Figure 2 CSS for patients with PMEC stratified by (A) pathological differentiation grade; (B) TNM stage; (C) T stage; (D) N stage; (E) M stage.

Survival Outcomes of Treatments

For PMEC patients with TNM stage I–II, the results of survival curves showed that patients who underwent cancer-directed surgery had obviously better survival outcomes than those who underwent other treatments (radiation and/or chemotherapy, surgery plus radiation and/or chemotherapy) [CSS HR: 13.07, 95% CI (2.25–76.03), Figure 3A1; OS HR: 5.77, 95% CI (1.89–17.62), Figure 3A2].

FIGURE 3
www.frontiersin.org

Figure 3 The cancer-specific survival and overall survival of patients with different treatments: (A1) Cancer-specific survival of PMEC patients in TNM stages I–II with surgery or other therapy. (A2) Overall survival of PMEC patients in TNM stages I–II with surgery or other therapy. (B1) Cancer-specific survival of PMEC patients in TNM stages III–IV with surgery, radiation/chemotherapy, combined therapy and no defined therapy. (B2) Overall survival of PMEC patients in TNM stages III–IV with surgery, radiation/chemotherapy, combined therapy and no defined therapy. (C1) Cancer-specific survival of PMEC patients with pneumonectomy, lobectomy/bilobectomy, wedge/segmental resection and local tumor excision. (C2) Overall survival of PMEC patients with pneumonectomy, lobectomy/bilobectomy, wedge/segmental resection and local tumor excision.

For stage III–IV PMEC patients, the survival results showed that surgical therapy was associated with the highest CSS rate, followed by combined surgery plus radiation and/or chemotherapy. Radiation and/or chemotherapy alone was the worst among all selective therapies (Figures 3B1, B2). With surgical therapy as the reference, the CSS HRs (95% CIs)of combined therapy and radiation/chemotherapy were 2.29 (1.01–5.20) and 5.79 (2.95–11.39), respectively. For the OS of PMEC patients with stage III–IV, there was no significant difference between surgery and combined therapy. Survival outcomes of radiation and/or chemotherapy were still the worst among all therapies. With surgical therapy as the reference, the HR and 95% CI of combined therapy and radiation and/or chemotherapy were 1.74 (0.90–3.37) and 3.95 (2.16–7.22), respectively.

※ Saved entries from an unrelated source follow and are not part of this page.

--- config.mk ---
export PLATFORM = sky130hd
export DESIGN_NAME = tbt_tracker
export DESIGN_NICKNAME = d
export VERILOG_FILES = /design/src/rtl/tbt_pkg.sv /design/src/rtl/tbt_scan_ctr.sv /design/src/rtl/tbt_tracker.sv
export SDC_FILE = /design/constraint.sdc
export NUM_CORES = 1
export LEC_CHECK = 0
export ABC_AREA = 1
export BUFFER_PORTS_ARGS = -buffer_cell sky130_fd_sc_hd__buf_4
export CAP_MARGIN = 20
export CORE_MARGIN = 8
export CORE_UTILIZATION = 30
export DETAILED_ROUTE_END_ITERATION = 8
export MAX_ROUTING_LAYER = met4
export SETUP_SLACK_MARGIN = 0.4
export SYNTH_ARGS = -nofsm -noshare
export SYNTH_HDL_FRONTEND = slang
export SYNTH_SLANG_ARGS = --single-unit
--- constraint.sdc ---
create_clock -name clk_i -period 8.6 [get_ports clk_i]
set_clock_uncertainty 0.05 [all_clocks]
set_input_delay 0.86 -clock clk_i [delete_from_list [all_inputs] [get_ports clk_i]]
set_output_delay 0.86 -clock clk_i [all_outputs]
set_load 0.1 [all_outputs]
===== config.mk =====
export PLATFORM = sky130hd
export DESIGN_NAME = mcdsr_regs
export DESIGN_NICKNAME = d
export VERILOG_FILES = /design/src/hdl/mcdsr_pkg.sv /design/src/hdl/mcdsr_regs.sv
export VERILOG_INCLUDE_DIRS = /design/src /design/src/hdl
export SDC_FILE = /design/constraint.sdc
export NUM_CORES = 1
export LEC_CHECK = 0
export BUFFER_PORTS_ARGS = -buffer_cell sky130_fd_sc_hd__buf_2
export CORE_ASPECT_RATIO = 0.75
export CORE_MARGIN = 4
export CORE_UTILIZATION = 55
export CTS_CLUSTER_SIZE = 16
export DETAILED_ROUTE_END_ITERATION = 8
export HOLD_SLACK_MARGIN = 0.03
export PLACE_DENSITY = 0.8
export SLEW_MARGIN = 25
export SYNTH_ARGS = -nofsm -noshare
export SYNTH_HDL_FRONTEND = slang
export SYNTH_SLANG_ARGS = --single-unit

===== constraint.sdc =====
create_clock -name core_clk -period 5.4 [get_ports core_clk]
set_clock_uncertainty 0.1 [all_clocks]
set_input_delay 0.27 -clock core_clk [delete_from_list [all_inputs] [get_ports core_clk]]
set_output_delay 0.27 -clock core_clk [all_outputs]
set_load 0.05 [all_outputs]
$ cat src/pmt_pkg.sv
package pmt_pkg;

    // Register port geometry
    localparam int ADDR_W = 4;
    localparam int DATA_W = 8;

    // Register addresses
    localparam logic [3:0] ADDR_COUNT = 4'h0;
    localparam logic [3:0] ADDR_PERIOD = 4'h1;
    localparam logic [3:0] ADDR_CONTROL = 4'h2;
    localparam logic [3:0] ADDR_STATUS = 4'h3;
    localparam logic [3:0] ADDR_MASK = 4'h4;

    // Reset values
    localparam logic [7:0] COUNT_RST = 8'h00;
    localparam logic [7:0] PERIOD_RST = 8'hFF;
    localparam logic [6:0] CONTROL_RST = 7'h00;
    localparam logic [7:0] READ_ZERO = 8'h00;

    // Control register fields
    localparam int CTRL_IMPL_W = 7;
    localparam int POST_SEL_MSB = 6;
    localparam int POST_SEL_LSB = 3;
    localparam int RUN_BIT = 2;
    localparam int PRE_SEL_MSB = 1;
    localparam int PRE_SEL_LSB = 0;

    // Status and mask register fields
    localparam int FLAG_BIT = 0;

    // Prescaler select codes and terminal counts
    localparam logic [1:0] PRE_SEL_DIV1 = 2'h0;
    localparam logic [1:0] PRE_SEL_DIV4 = 2'h1;
    localparam logic [3:0] PRE_LAST_DIV1 = 4'h0;
    localparam logic [3:0] PRE_LAST_DIV4 = 4'h3;
    localparam logic [3:0] PRE_LAST_DIV16 = 4'hF;

    // Instruction clock is the system clock divided by four
    localparam int INSTR_DIV = 4;
    localparam logic [1:0] INSTR_LAST = 2'(INSTR_DIV - 1);

endpackage
**config.mk**
```make
export PLATFORM = sky130hd
export DESIGN_NAME = posted_access_sync_status
export DESIGN_NICKNAME = d
export VERILOG_FILES = /design/src/include/rtc_sync_pkg.sv /design/src/hw/posted_access_sync_status.sv /design/src/hw/posted_sync_tracker.sv
export VERILOG_INCLUDE_DIRS = /design/src /design/src/include
export SDC_FILE = /design/constraint.sdc
export NUM_CORES = 1
export LEC_CHECK = 0
export ABC_AREA = 1
export BUFFER_PORTS_ARGS = -buffer_cell sky130_fd_sc_hd__buf_4
export CAP_MARGIN = 20
export CORE_ASPECT_RATIO = 0.6
export CORE_MARGIN = 10
export CORE_UTILIZATION = 53
export CTS_CLUSTER_DIAMETER = 150
export DETAILED_ROUTE_END_ITERATION = 7
export PLACE_DENSITY = 0.83
export SETUP_SLACK_MARGIN = 0.5
export SYNTH_ARGS = -nofsm -noshare
export SYNTH_HDL_FRONTEND = slang
export SYNTH_SLANG_ARGS = --single-unit
```
**constraint.sdc**
```tcl
create_clock -name i_clk_sys -period 1.7 [get_ports i_clk_sys]
set_input_delay 0.085 -clock i_clk_sys [delete_from_list [all_inputs] [get_ports i_clk_sys]]
set_output_delay 0.085 -clock i_clk_sys [all_outputs]
set_load 0.05 [all_outputs]
```
--- config.mk ---
export PLATFORM = sky130hd
export DESIGN_NAME = usart_tx_rx_datapath
export DESIGN_NICKNAME = d
export VERILOG_FILES = /design/src/serial_pkg.sv /design/src/usart_tx_rx_datapath.sv
export SDC_FILE = /design/constraint.sdc
export NUM_CORES = 1
export LEC_CHECK = 0
export BUFFER_PORTS_ARGS = -buffer_cell sky130_fd_sc_hd__buf_2
export CORE_ASPECT_RATIO = 1.2
export CORE_MARGIN = 1
export CORE_UTILIZATION = 45
export DETAILED_ROUTE_END_ITERATION = 6
export MAX_ROUTING_LAYER = met4
export PLACE_DENSITY = 0.68
export SETUP_SLACK_MARGIN = 0.15
export SYNTH_ARGS = -nofsm -noshare
export SYNTH_HDL_FRONTEND = slang
export SYNTH_SLANG_ARGS = --single-unit
--- constraint.sdc ---
create_clock -name aclk -period 2.9 [get_ports aclk]
set_input_delay 0 -clock aclk [delete_from_list [all_inputs] [get_ports aclk]]
set_output_delay 0 -clock aclk [all_outputs]
set_load 0.05 [all_outputs]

Among patients undergoing surgical treatments, those who received pneumonectomy, lobectomy/bilobectomy and wedge/segmental resection had an excellent long-term CSS (Figure 3C1). Patients receiving lobectomy/bilobectomy were associated with better prognoses than those receiving pneumonectomy. Prognoses of patients who underwent local tumor excision were the worst among all methods of surgery. With lobectomy/bilobectomy therapy as the reference, the CSS HR and 95% CI of pneumonectomy, wedge/segmental resection and local tumor excision were 2.37 (1.20–4.67), 1.61 (0.58–4.62) and 17.87 (8.13–39.31), respectively. Similar results were revealed by the OS curve of patients with PMEC (Figure 3C2). Patients with local tumor excision had a poor prognosis in terms of both CSS outcomes (Figure 3C1) and OS outcomes (Figure 3C2). With lobectomy/bilobectomy therapy as the reference, the OS HR and 95% CI of pneumonectomy, wedge/segmental resection and local tumor excision were 1.68 (1.06–2.65), 1.80 (0.90–3.61) and 9.92 (5.13–19.18), respectively.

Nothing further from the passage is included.